Interview with Marisa Oka, Owner of Spinderella Studios
Dance was never in my blood. I was not born into a family that danced or did anything musical. At most, I had an aunt on my father’s side who was an actress in India. When I was in high school, I was curious so I took dance classes for a credit or two, but it never stuck. Most likely it was because I did not see the teacher as passionate nor did I see a connection to me or any of the other students that made me think twice about it. So at the time, although I have always admired the art of dance, I never felt the urge to pursue anything related to it. But I loved music – the subtle nuances of the notes, the pitch in which it is delivered, and the way words in the song can grab your soul and push out the movement through my body.
It was not until I discovered pole dancing that I finally understood the passion of dance and what it was like to have your body give in, embrace, and project the music through my own movement. I only discovered this gift in the last nine years of my life. I was first introduced to pole dancing after a friend found us a studio in Seattle and since then, it has been a journey of many discoveries. I learned how to love my body through every size and how to forgive myself on days when I seem to need it the most. I learned to embrace my sense of humor and the humor in others. And of course – music! All kinds of music! I listen without pre-conceived ideas. I define strength in so many different ways.
Even today, I am learning to be more patient with myself. Some days are better than others. On the whole, I am the everyday woman. I stress about my family, my kids, my friends, my health, but I found a passion that provides me with the energy to make all of it work. I am the sum of all these parts and I grateful for the madness of it all.
My studio was started in my very own backyard in 2008. I operated quietly and relied mostly on word of mouth. Business was steady, but sharing the benefits of pole dance and fitness has always been a challenge due to the social stigma that comes with it. It was not always easy to tell people what I do without the “giggle” or the shift in energy in their response. These days, I am entertained by it. My drive to stand by what I do comes from seeing how much love and sacrifice my husband, family, and friends have given me through it all. Their love and support of me never waivers. There were days when I have come home tired, beat up, bruised and sometimes wondering if I am headed in the right direction, even though I knew in my heart that I have always loved the art of pole and everything it has given me.
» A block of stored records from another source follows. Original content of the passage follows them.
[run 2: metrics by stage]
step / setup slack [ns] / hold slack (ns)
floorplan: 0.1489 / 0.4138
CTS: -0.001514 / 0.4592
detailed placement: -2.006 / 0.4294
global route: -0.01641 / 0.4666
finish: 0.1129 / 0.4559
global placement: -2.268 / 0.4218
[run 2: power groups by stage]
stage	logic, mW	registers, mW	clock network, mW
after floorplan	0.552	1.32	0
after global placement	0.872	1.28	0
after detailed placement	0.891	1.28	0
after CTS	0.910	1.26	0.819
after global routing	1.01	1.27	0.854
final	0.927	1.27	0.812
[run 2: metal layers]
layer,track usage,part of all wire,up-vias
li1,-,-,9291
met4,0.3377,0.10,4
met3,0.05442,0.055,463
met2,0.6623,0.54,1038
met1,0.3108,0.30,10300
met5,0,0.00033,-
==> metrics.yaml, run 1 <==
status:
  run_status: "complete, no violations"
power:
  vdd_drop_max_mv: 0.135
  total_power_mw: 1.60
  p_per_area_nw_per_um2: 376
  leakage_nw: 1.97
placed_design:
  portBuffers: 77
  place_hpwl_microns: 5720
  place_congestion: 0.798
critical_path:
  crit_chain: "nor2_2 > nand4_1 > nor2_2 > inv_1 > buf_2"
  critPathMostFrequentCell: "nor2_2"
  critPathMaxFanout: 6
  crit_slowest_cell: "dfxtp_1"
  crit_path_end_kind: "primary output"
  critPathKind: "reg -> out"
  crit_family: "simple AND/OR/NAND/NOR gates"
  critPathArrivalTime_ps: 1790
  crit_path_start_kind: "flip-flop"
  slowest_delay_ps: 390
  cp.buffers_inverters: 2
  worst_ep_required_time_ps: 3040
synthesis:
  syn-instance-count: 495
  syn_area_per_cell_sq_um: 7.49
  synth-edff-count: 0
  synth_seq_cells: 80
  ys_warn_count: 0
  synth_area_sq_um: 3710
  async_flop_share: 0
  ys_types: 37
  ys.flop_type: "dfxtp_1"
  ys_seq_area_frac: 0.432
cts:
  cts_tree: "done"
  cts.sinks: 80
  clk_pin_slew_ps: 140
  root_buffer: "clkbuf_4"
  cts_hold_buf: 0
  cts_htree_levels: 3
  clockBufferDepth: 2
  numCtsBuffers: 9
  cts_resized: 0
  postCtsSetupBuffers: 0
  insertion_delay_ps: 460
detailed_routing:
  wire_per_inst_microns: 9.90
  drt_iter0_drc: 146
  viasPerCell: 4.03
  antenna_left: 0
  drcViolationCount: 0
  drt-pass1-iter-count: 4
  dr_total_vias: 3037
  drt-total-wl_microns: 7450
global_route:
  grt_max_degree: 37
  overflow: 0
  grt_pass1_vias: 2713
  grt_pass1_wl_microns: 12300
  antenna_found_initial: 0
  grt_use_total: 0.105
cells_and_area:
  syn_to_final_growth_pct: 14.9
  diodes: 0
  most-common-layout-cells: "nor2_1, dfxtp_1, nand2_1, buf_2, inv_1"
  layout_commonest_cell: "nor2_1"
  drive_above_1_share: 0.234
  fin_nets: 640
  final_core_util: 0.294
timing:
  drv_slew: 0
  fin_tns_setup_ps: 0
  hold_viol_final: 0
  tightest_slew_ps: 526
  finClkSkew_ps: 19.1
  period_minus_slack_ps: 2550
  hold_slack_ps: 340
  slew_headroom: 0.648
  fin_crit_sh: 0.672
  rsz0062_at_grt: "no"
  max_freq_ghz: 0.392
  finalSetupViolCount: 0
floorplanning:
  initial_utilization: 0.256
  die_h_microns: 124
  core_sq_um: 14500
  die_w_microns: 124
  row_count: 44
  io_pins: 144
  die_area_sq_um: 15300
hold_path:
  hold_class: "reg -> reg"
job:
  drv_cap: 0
**config.mk**
```make
export PLATFORM = sky130hd
export DESIGN_NAME = stlpc_ctrl
export DESIGN_NICKNAME = d
export VERILOG_FILES = /design/src/stlpc_pkg.sv /design/src/stlpc_ctrl.sv
export SDC_FILE = /design/constraint.sdc
export NUM_CORES = 1
export LEC_CHECK = 0
export ABC_CLOCK_PERIOD_IN_PS = 4500
export BUFFER_PORTS_ARGS = -buffer_cell sky130_fd_sc_hd__buf_2
export CAP_MARGIN = 5
export CORE_MARGIN = 2
export CORE_UTILIZATION = 60
export CTS_CLUSTER_SIZE = 10
export DETAILED_ROUTE_END_ITERATION = 8
export PLACE_DENSITY = 0.83
export SYNTH_ARGS = -nofsm -noshare
export SYNTH_HDL_FRONTEND = slang
export SYNTH_SLANG_ARGS = --single-unit
```
**constraint.sdc**
```tcl
create_clock -name pclk -period 4.5 [get_ports pclk]
set_clock_uncertainty 0.05 [all_clocks]
set_input_delay 0.45 -clock pclk [delete_from_list [all_inputs] [get_ports pclk]]
set_output_delay 0.45 -clock pclk [all_outputs]
set_load 0.05 [all_outputs]
```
I have met some amazing women through pole – strong, beautiful, and complete. And with them, we have struggled together to build this beautiful work of art. We have collaborated, sacrificed, and the work still continues. But what has made the journey worth it was constantly being in the presence of passionate students, who return each week to learn from us and, in turn, teach us. Although I am an instructor, there are still many moments where I still am the student. The journey is a bit uphill at this point because we are growing yet again. I am surrounded by the support of my husband, the love of my kids, the strength of my friends and the studio grows. How can I be anything less than grateful. I find myself a humble servant of this industry and it is my goal to spread the joy and enrichment of pole dance and fitness to other women just as it has done for me. It is my goal to name every woman that came into my life that makes my life amazing. It is a long list.